Featuring analysis from

  • DisplaySearch
  • Solarbuzz
  • In-Stat

Corning’s New Capacity Investments: Expanded Capacity for Gorilla Glass

By Charles Annis – Vice President, Manufacturing Research, DisplaySearch

In its July 21 press release, Corning also announced it is also expanding capacity for its protective Gorilla Glass. This new capacity will be ramped up from currently idle tanks in Shizuoka, Japan. How big and fast the market for cover glass will grow is more uncertain than the Chinese substrate opportunity, but it is potentially even more lucrative.

Gorilla Glass was only introduced into market for LCD applications in 2008 and already has been adopted by a large number of mobile phone, laptop, MP3 player, PDA and GPS devices to both increase durability—particularly in products that incorporate touch—and enhance product design. Corning is further targeting Gorilla Glass as a supersubstrate for touch sensors that can be laminated directly to LCD modules, reducing the thickness of the display package. And now, some set manufacturers are starting to integrate Gorilla Glass into TVs to enable new borderless designs. Corning lists the advantages of Gorilla Glass:

  • Damage resistance for increased product life
  • Thinner glass enables thinner and lighter end products
  • Pristine surface of fusion glass means no polishing or lapping required to productize
  • Environmentally friendly, no heavy metals and RoHS compliant
  • Smudge resistant and easily cleaned coating

But Gorilla Glass is not the only solution for protective or borderless design solutions. Either PMMA (a plastic) or toughened soda lime glass may also be adopted.

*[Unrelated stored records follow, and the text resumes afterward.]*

This design comes from an exercise in tuning for small area, a short achievable clock period and few clock cycles per item on the open sky130 flow, not from production work.
RTL that was checked went through simulation tests only; none was proved equivalent to the original.
Power and IR drop assume default switching activity.

Setup of run 1:
==> flow/design.v (excerpt) <==
module fft8_top
(
    input  logic              clk,
    input  logic              reset,
    input  logic              sample_valid_i,
    input  logic [23:0]       sample_i,
    output logic              accept_o,
    input  logic              out_ready_i,
    output logic              out_valid_o,
    output logic [31:0]       bin_o,
    output logic              complete_o
);
Size in the first run: about 2700 cells after synthesis, roughly 720 flip-flops, about 63 I/O pins, ~33000 um^2 of cells after synthesis.
==> flow/config.mk <==
export PLATFORM = sky130hd
export DESIGN_NAME = fft8_top
export DESIGN_NICKNAME = fft8_top
export VERILOG_FILES = /design/flow/design.v
export SDC_FILE = /design/flow/constraint.sdc
export NUM_CORES = 4
export LEC_CHECK = 0
export CAP_MARGIN = 20
export CORE_MARGIN = 2
export CORE_UTILIZATION = 40
export SLEW_MARGIN = 20
==> flow/constraint.sdc <==
create_clock -name core_clock -period 9.5 [get_ports {clk}]
set_input_delay 1.9000 -clock core_clock [delete_from_list [all_inputs] [get_ports {clk}]]
set_output_delay 1.9000 -clock core_clock [all_outputs]
set_load 0.01 [all_outputs]
run.sh (not shown) runs the stock make flow with config.mk's settings and CLKGATE_MAP_FILE= SYNTH_SCRIPT=/design/flow/synth_recipe.tcl, a recipe that flattens the netlist after the stock synthesis.
Setup changes, run 1 to run 2
diff --git a/flow/design.v b/flow/design.v
--- a/flow/design.v
+++ b/flow/design.v
@@ -36,76 +36,70 @@
     logic               clr_n;
     logic               neg2;
     logic               rf;
     logic               rf_n;
     logic               iv_n;
     logic [2:0]         in_n_n;
     logic               proc_n;
     logic               load;
     logic               hf_n;
     logic               acc_q;
-    logic               acc_qn;
-    logic               pg_n;
     assign accept_o = acc_q;
-    assign take     = sample_valid_i & ~acc_qn;
+    assign take     = sample_valid_i & accept_o;
     assign iv_n     = take | (iv & ~proc);
-    assign in_n_n   = acc_qn ? in_n : tcnt;
+    assign in_n_n   = take ? tcnt : in_n;
     assign proc_n   = iv_n & (in_n_n == r8_n) & ((in_n_n != 3'd0) | ~rf_n | hf_n);
     always_ff @(posedge clk)
     begin
         if (reset)
         begin
             iv   <= 1'b0;
             tcnt <= '0;
             proc <= 1'b0;
-            pg_n <= 1'b1;
             acc_q <= 1'b1;
-            acc_qn <= 1'b0;
             clr  <= 1'b0;
             clr_n <= 1'b1;
             neg2 <= 1'b0;
         end
         else
         begin
             iv   <= iv_n;
             if (take)
                 tcnt <= tcnt + 1'b1;
             proc <= proc_n;
-            pg_n <= ~proc_n;
             acc_q <= ~iv_n | proc_n;
-            acc_qn <= ~(~iv_n | proc_n);
             clr  <= proc_n & (in_n_n[2:1] == 2'd0);
             clr_n <= ~(proc_n & (in_n_n[2:1] == 2'd0));
             neg2 <= proc_n & in_n_n[1];
         end
     end
     always_ff @(posedge clk)
     begin
-        if (~acc_qn)
+        if (take)
         begin
             in_n <= tcnt;
             ixr  <= sample_i[23:12];
             ixi  <= sample_i[11:0];
         end
     end
     logic signed [AW-1:0] p_re [4];
     logic signed [AW-1:0] p_im [4];
     logic signed [AW-1:0] q_re [4];
     logic signed [AW-1:0] q_im [4];
     logic signed [AW-1:0] s_re [4];
     logic signed [AW-1:0] s_im [4];
     logic signed [AW-1:0] xr;
     logic signed [AW-1:0] xi;
     logic signed [AW-1:0] qb_re [4];
     logic signed [AW-1:0] qb_im [4];
-    assign xr = pg_n ? '0 : AW'(ixr);
-    assign xi = pg_n ? '0 : AW'(ixi);
+    assign xr = proc ? AW'(ixr) : '0;
+    assign xi = proc ? AW'(ixi) : '0;
     always_comb
     begin
         for (int k = 0; k < 4; k++)
         begin
             if (k < 2)
             begin
                 qb_re[k] = clr ? '0 : q_re[k];
                 qb_im[k] = clr ? '0 : q_im[k];
             end
             else
@@ -291,36 +285,22 @@
                                 input logic [TW-1:0] c, output logic [TW-1:0] s,
                                 output logic [TW-1:0] y);
         s = a ^ b ^ c;
         y = ((a & b) | (a & c) | (b & c)) << 1;
     endfunction
     localparam logic [TW-1:0] SX = TW'((64'd1 << 30) + (64'd1 << 29) + (64'd1 << 27)
                                      + (64'd1 << 26) + (64'd1 << 24) + (64'd1 << 22)
                                      + (64'd1 << 16));
     logic [15:0] ue;
     logic [15:0] ee;
-    localparam logic [TW-1:0] KN = TW'(33'd32768);
-    localparam logic [TW-1:0] KR = TW'(RND);
-    localparam logic [TW-1:0] KC = TW'(TW_C);
-    always_comb
-    begin
-        case ({rho1, sg1, ng1})
-            3'b000: kk = TW'(0) - SX;
-            3'b001: kk = KN - SX;
-            3'b010: kk = KC - SX;
-            3'b011: kk = KC + KN - SX;
-            3'b100: kk = KR - SX;
-            3'b101: kk = KR + KN - SX;
-            3'b110: kk = KR + KC - SX;
-            default: kk = KR + KC + KN - SX;
-        endcase
-    end
+    assign kk = (rho1 ? TW'(RND) : '0) + (sg1 ? TW'(TW_C) : '0)
+              + (ng1 ? TW'(33'd32768) : '0) - SX;
     assign ue = {~u1[15], u1[14:0]};
     assign ee = {~e1[15], e1[14:0]};
     always_comb
     begin
         op[0] = TW'(ee) << 15;
         op[1] = TW'(ue) << 14;
         op[2] = TW'(ue) << 12;
         op[3] = TW'(ue) << 11;
         op[4] = TW'(ue) << 9;
         op[5] = TW'(ue) << 7;
@@ -371,48 +351,41 @@
     begin
         if (rdy & vt & ~oddt)
             hold_re <= tx;
     end
     logic [31:0] x;
     logic        send;
     logic        fire;
     logic [31:0] sk_d;
     assign x    = oddt ? {hold_re, tx} : {wtr, wti};
     assign send = rdy & vt;
-    logic        ovn;
-    logic        ov;
-    assign ov   = ~ovn;
-    assign fire = ov & out_ready_i;
-    assign sk_v_n = (ovn | fire) ? 1'b0 : (sk_v | send);
+    assign fire = out_valid_o & out_ready_i;
+    assign sk_v_n = (~out_valid_o | fire) ? 1'b0 : (sk_v | send);
     always_ff @(posedge clk)
     begin
         if (reset)
         begin
             out_valid_o <= 1'b0;
-            ovn         <= 1'b1;
             sk_v        <= 1'b0;
         end
         else
         begin
-            if (ovn | fire)
-            begin
+            if (~out_valid_o | fire)
                 out_valid_o <= sk_v | send;
-                ovn         <= ~(sk_v | send);
-            end
             sk_v <= sk_v_n;
         end
     end
     always_ff @(posedge clk)
     begin
-        if (ovn | fire)
+        if (~out_valid_o | fire)
             bin_o <= sk_v ? sk_d : x;
-        if (send & ov)
+        if (send & out_valid_o)
             sk_d <= x;
     end
     logic [2:0] ocnt;
     logic [1:0] fcnt;
     logic [1:0] fcnt_n;
     logic       f_in;
     logic       f_out;
     assign f_in   = take & (tcnt == 3'd7);
     assign f_out  = fire & (ocnt == 3'd7);
     assign fcnt_n = fcnt + 2'(f_in) - 2'(f_out);
Findings:
Number of non-clock inverters in the layout is lower on run 1
Routed wire length (lower): run 2
Comparing run 2 with run 1, the utilization came out essentially unchanged.
[compare] base=run 1 new=run 2: final-layout non-clock buffer area share held, number of multi-input combinational cells in the layout now sits lower, area growth from synthesis to layout ~0 delta, time the final worst path needs with I/O delays and setup went down, relative area of clock buffers and inverters in the final design essentially unchanged.
Run 2 vs run 1, antenna cell count went up by 2.
Between run 2 and run 1, the share of power burned in combinational logic figures differ only marginally.
Final worst setup slack, run 2 and run 1: smaller value in run 1
Against run 1, post-synthesis sequential element count in run 2 fell slightly.
Via count: run 2 better than run 1
[run 2 vs run 1] number of clock buffer instances in the layout: lower in run 2
Testbench counts of run 2, summed over its fixed seeds: cycles 3,176, frames 384.
Function not checked in run 1: the RTL went through the layout flow alone.

[what the ideal ports hide]
No port has a modelled driver above. Below, the same layouts with a new extraction and two added sets of constraints. Step 1 sets driving cells, clkbuf_16 on the clock port and buf_2 on the other inputs (assumed; they add their load-dependent delay and slew). Step 2 also shifts input and output timing later by t, the mid clock arrival at the registers, as if the neighbouring blocks saw the same clock. a / b / c = no drivers / after step 1 / after step 2; a / b = the first two.
run | shift t [ns] | slack for setup (ns) | hold WS [ns]
run 1 | 0.679 | 5.586 / 5.586 / 5.172 | 0.335 / 0.335 / 0.335
run 2 | 0.688 | 5.647 / 5.647 / 5.092 | 0.330 / 0.330 / 0.330
After both steps setup and hold are still met in every run listed. For run 2, which loses most, drivers alone change the setup slack by 0.000 ns; drivers and shift together by -0.555 ns.
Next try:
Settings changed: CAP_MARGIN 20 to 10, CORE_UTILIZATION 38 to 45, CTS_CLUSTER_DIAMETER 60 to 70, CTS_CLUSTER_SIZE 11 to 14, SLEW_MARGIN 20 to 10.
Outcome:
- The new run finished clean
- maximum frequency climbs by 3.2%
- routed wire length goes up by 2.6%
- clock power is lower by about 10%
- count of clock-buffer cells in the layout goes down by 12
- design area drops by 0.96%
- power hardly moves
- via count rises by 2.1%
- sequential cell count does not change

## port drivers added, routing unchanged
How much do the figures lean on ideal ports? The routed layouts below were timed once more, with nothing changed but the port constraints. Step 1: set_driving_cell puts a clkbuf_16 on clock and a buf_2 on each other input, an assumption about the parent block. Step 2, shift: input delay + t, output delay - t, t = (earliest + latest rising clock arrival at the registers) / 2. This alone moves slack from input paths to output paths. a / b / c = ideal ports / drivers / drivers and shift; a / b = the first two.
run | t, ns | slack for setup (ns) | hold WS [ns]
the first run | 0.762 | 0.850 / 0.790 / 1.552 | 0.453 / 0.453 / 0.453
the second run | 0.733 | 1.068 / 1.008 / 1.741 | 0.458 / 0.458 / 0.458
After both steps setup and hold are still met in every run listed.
From an optimization exercise on the open Yosys and OpenROAD flow, aimed at small area, a short achievable clock period and few clock cycles per item; shortcuts taken in it are not production practice. Only simulation tests tie the RTL to the original design; equivalence was not proved. Power and IR drop assume default switching activity.

File: flow/run.sh
#!/bin/bash
# synth_recipe.tcl (not shown) runs the flow's synth.tcl, then flattens the netlist and writes it again
# the make line also repeats each setting of config.mk as NAME=value (left out here)
make -C /OpenROAD-flow-scripts/flow DESIGN_CONFIG=/design/flow/config.mk WORK_HOME=/design/flow/orfs CLKGATE_MAP_FILE= SYNTH_SCRIPT=/design/flow/synth_recipe.tcl finish
File: flow/config.mk
export PLATFORM = sky130hd
export DESIGN_NAME = dxt1_dxt5_block_decoder_core
export DESIGN_NICKNAME = dxt1_dxt5_block_decoder_core
export VERILOG_FILES = /design/flow/design.v
export SDC_FILE = /design/flow/constraint.sdc
export NUM_CORES = 4
export LEC_CHECK = 0
export CAP_MARGIN = 20
export CORE_MARGIN = 2
export CORE_UTILIZATION = 40
export SLEW_MARGIN = 20
File: flow/constraint.sdc
create_clock -name core_clock -period 9.0 [get_ports {i_clk}]
set_input_delay 1.8000 -clock core_clock [delete_from_list [all_inputs] [get_ports {i_clk}]]
set_output_delay 1.8000 -clock core_clock [all_outputs]
set_load 0.01 [all_outputs]
File: flow/design.v
`timescale 1ns / 1ps
package dxtdec_pkg;
    localparam int PIX_IDX_W = 24;
    localparam logic [1:0] CFG_IDX_FORMAT = 2'd0;
    localparam logic [1:0] CFG_IDX_WIDTH  = 2'd1;
    localparam logic [1:0] CFG_IDX_HEIGHT = 2'd2;
    typedef struct packed {
        logic        fmt_dxt5;
        logic [12:0] width;
        logic [12:0] height;
    } t_cfg;
    typedef struct packed {
        logic [3:0][31:0]          pal;
        logic [7:0][7:0]           apal;
        logic [31:0]               cidx;
        logic [47:0]               aidx;
        logic                      dxt5;
        logic [PIX_IDX_W-1:0]      base;
        logic [PIX_IDX_W-1:0]      step;
        logic                      last_img;
    } t_blk;
    typedef struct packed {
        logic full;
        logic empty;
    } t_q_stat;
endpackage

Corning expects Gorilla Glass revenues to be over $200 million in 2010 and “estimates that sales could reach approximately $1 billion annually by 2011.” DisplaySearch calculates the $200 million sales forecast for 2010 is well within the cover glass available market. But the $1 billion opportunity for next year is a 5X increase requiring a huge jump in end-market acceptance, particularly for borderless TVs. The concern with borderless TVs is that any solution adds significant cost to the set above conventional designs.

For Gorilla Glass to succeed in the TV market, it must overcome two challenges. First, consumers must be willing to pay a premium for borderless designs in order to encourage set makers to develop new innovative models. Second, Gorilla Glass will need to use its performance advantages to become the approach of choice over the resin-based or soda lime cover glass competition.

If it can, the Gorilla Glass opportunity is potentially very large. But from DisplaySearch’s perspective, it is still a story that will require updating regularly to track just how widely cover glass will be adopted in the TV market.